Friday’s jobs report could be the last normal one for a while
CNN
September’s jobs report, due out Friday morning, is expected to show that the US labor market has slowed somewhat but remains on solid footing.
September’s jobs report, due out Friday morning, is expected to show that the US labor market has slowed somewhat but remains on solid footing. And while status quo isn’t always the most exciting of states, further signs of stability could bode well for the broader economy and the Federal Reserve, which is closely watching for signals that the slowdown in the labor market is progressing into an overall economic downturn. “The next two employment reports will be critical in shaping the Fed’s November policy decision,” Lydia Boussour, senior economist at EY-Parthenon, wrote Wednesday in a note. While September’s employment data is expected to stay relatively tame, the same can’t be said for the October jobs report, which is set to be released on November 1, just days before the presidential election.

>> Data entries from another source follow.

Background: an optimization exercise with open tools, aiming at small area, a short achievable clock period and few clock cycles per item. Do not read the settings as production practice.
Function was checked by simulation only, so behaviour that the tests miss may differ from the original.
No activity file was given, so power comes from the tool's default toggle rates.

Setup of run 1:
==> flow/design.v <==
module bf_tape #(
  parameter int DATA_W = 8,
  parameter int ADDR_W = 8,
  parameter int DEPTH  = 2**ADDR_W
) (
  input  logic              clk,
  input  logic              rst_n,
  input  logic              cmd_valid,
  output logic              cmd_ready,
  input  logic [2:0]        cmd_op,
  input  logic [DATA_W-1:0] cmd_data,
  output logic [DATA_W-1:0] cell_out,
  output logic              cell_zero,
  output logic [ADDR_W-1:0] ptr_out,
  output logic              err
);
  localparam logic [2:0] OP_NOP = 3'd0, OP_INC = 3'd1, OP_DEC = 3'd2, OP_RIGHT = 3'd3,
                         OP_LEFT = 3'd4, OP_WRITE = 3'd5, OP_ADD = 3'd6, OP_CLEAR_ALL = 3'd7;
  localparam int NH = 16;    
  localparam int NL = 16;    
  logic [ADDR_W-1:0] ptr;
  logic [NH-1:0]     ph;     
  logic [NL-1:0]     pl;     
  logic [DATA_W-1:0] cur, nb_r, nb_l;
  logic              zero_q;
  logic              err_q;
  logic              clr_pend;
  logic              ready_q;
  logic [NH-1:0] wh;
  logic [NL-1:0] wl;
  assign wh = ph | {NH{clr_pend}};
  assign wl = pl | {NL{clr_pend}};
  logic [DATA_W-1:0] wdata;
  assign wdata = clr_pend ? '0 : cur;
  logic [DEPTH-1:0][DATA_W-1:0] cells;
  logic [DEPTH-1:0]             rsel;    
  for (genvar i = 0; i < DEPTH; i++) begin : g_cell
    localparam int IM = (i + DEPTH - 2) % DEPTH;
    localparam int IP = (i + 2) % DEPTH;
    always_ff @(posedge clk)
      if (wh[i / NL] && wl[i % NL]) cells[i] <= wdata;
    assign rsel[i] = (ph[IM / NL] && pl[IM % NL]) || (ph[IP / NL] && pl[IP % NL]);
  end
  logic [DATA_W-1:0] rd_b0, rd_b1;
  always_comb begin
    rd_b0 = '0;
    rd_b1 = '0;
    for (int i = 0; i < DEPTH; i++) begin
      if ((i >> 2) & 1) rd_b1 = rd_b1 | (cells[i] & {DATA_W{rsel[i]}});
      else              rd_b0 = rd_b0 | (cells[i] & {DATA_W{rsel[i]}});
    end
  end
  logic              p2_hi;
  logic [DATA_W-1:0] rd_p2, rd_m2;
  assign p2_hi = ptr[2] ^ ptr[1];
  assign rd_p2 = clr_pend ? '0 : (p2_hi ? rd_b1 : rd_b0);
  assign rd_m2 = clr_pend ? '0 : (p2_hi ? rd_b0 : rd_b1);
  logic accept, at_last, at_first;
  assign accept   = cmd_valid && ready_q;
  assign at_last  = ph[NH-1] && pl[NL-1];
  assign at_first = ph[0] && pl[0];
  logic mv_r, mv_l, clr, oob;
  assign mv_r = accept && cmd_op == OP_RIGHT && !at_last;
  assign mv_l = accept && cmd_op == OP_LEFT  && !at_first;
  assign clr  = accept && cmd_op == OP_CLEAR_ALL;
  assign oob  = accept && ((cmd_op == OP_RIGHT && at_last) || (cmd_op == OP_LEFT && at_first));
  logic [DATA_W-1:0] cur_nx;
  logic              zero_nx;
  logic [DATA_W-1:0] cur_inc, cur_dec, neg_cur;
  logic [ADDR_W-1:0] ptr_inc, ptr_dec, ptr_neg;
  bf_tape_step #(.W(DATA_W)) u_cur_step (.a(cur), .inc(cur_inc), .dec(cur_dec), .neg(neg_cur));
  logic [DATA_W-1:0] cur_add;
  bf_tape_add #(.W(DATA_W)) u_add (.a(cur), .b(cmd_data), .y(cur_add));
  bf_tape_step #(.W(ADDR_W)) u_ptr_step (.a(ptr), .inc(ptr_inc), .dec(ptr_dec), .neg(ptr_neg));
  always_comb begin
    cur_nx  = cur;
    zero_nx = zero_q;
    if (accept) begin
      case (cmd_op)
        OP_INC:       begin cur_nx = cur_inc;          zero_nx = (cur == '1); end
        OP_DEC:       begin cur_nx = cur_dec;          zero_nx = (cur == DATA_W'(1)); end
        OP_WRITE:     begin cur_nx = cmd_data;         zero_nx = (cmd_data == '0); end
        OP_ADD:       begin cur_nx = cur_add;            zero_nx = (cmd_data == neg_cur); end
        OP_RIGHT:     if (!at_last)  begin cur_nx = nb_r; zero_nx = (nb_r == '0); end
        OP_LEFT:      if (!at_first) begin cur_nx = nb_l; zero_nx = (nb_l == '0); end
        OP_CLEAR_ALL: begin cur_nx = '0; zero_nx = 1'b1; end
        default: ;
      endcase
    end
  end
  always_ff @(posedge clk or negedge rst_n) begin
    if (!rst_n) begin
      ph       <= NH'(1);
      pl       <= NL'(1);
      clr_pend <= 1'b1;
      ready_q  <= 1'b0;
    end else begin
      ready_q  <= 1'b1;
      clr_pend <= clr;
      if (clr) begin
        ph <= NH'(1);
        pl <= NL'(1);
      end else if (mv_r) begin
        pl <= {pl[NL-2:0], pl[NL-1]};
        if (pl[NL-1]) ph <= {ph[NH-2:0], ph[NH-1]};
      end else if (mv_l) begin
        pl <= {pl[0], pl[NL-1:1]};
        if (pl[0]) ph <= {ph[0], ph[NH-1:1]};
      end
    end
  end
  always_ff @(posedge clk) begin
    if (!ready_q) begin
      ptr    <= '0;
      cur    <= '0;
      nb_r   <= '0;
      nb_l   <= '0;
      zero_q <= 1'b1;
      err_q  <= 1'b0;
    end else begin
      cur    <= cur_nx;
      zero_q <= zero_nx;
      if (oob) err_q <= 1'b1;
      if (clr) begin
        ptr  <= '0;
        nb_r <= '0;
        nb_l <= '0;
      end else if (mv_r) begin
        ptr  <= ptr_inc;
        nb_l <= cur;
        nb_r <= rd_p2;
      end else if (mv_l) begin
        ptr  <= ptr_dec;
        nb_r <= cur;
        nb_l <= rd_m2;
      end
    end
  end
  assign cmd_ready = ready_q;
  assign cell_out  = cur;
  assign cell_zero = zero_q;
  assign ptr_out   = ptr;
  assign err       = err_q;
endmodule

That month’s data could very well be heavily distorted by three significant disruptions: the devastation from Hurricane Helene; the ongoing Boeing machinists’ strike; and the short-lived, but massive, strike at US ports along the East and Gulf Coasts. The strikes and hurricane-related effects “are not going to permanently alter the trajectory of the labor market; but September is probably our last clean reading on the labor market for a while,” Ryan Sweet, chief US economist at Oxford Economics, told CNN earlier this week.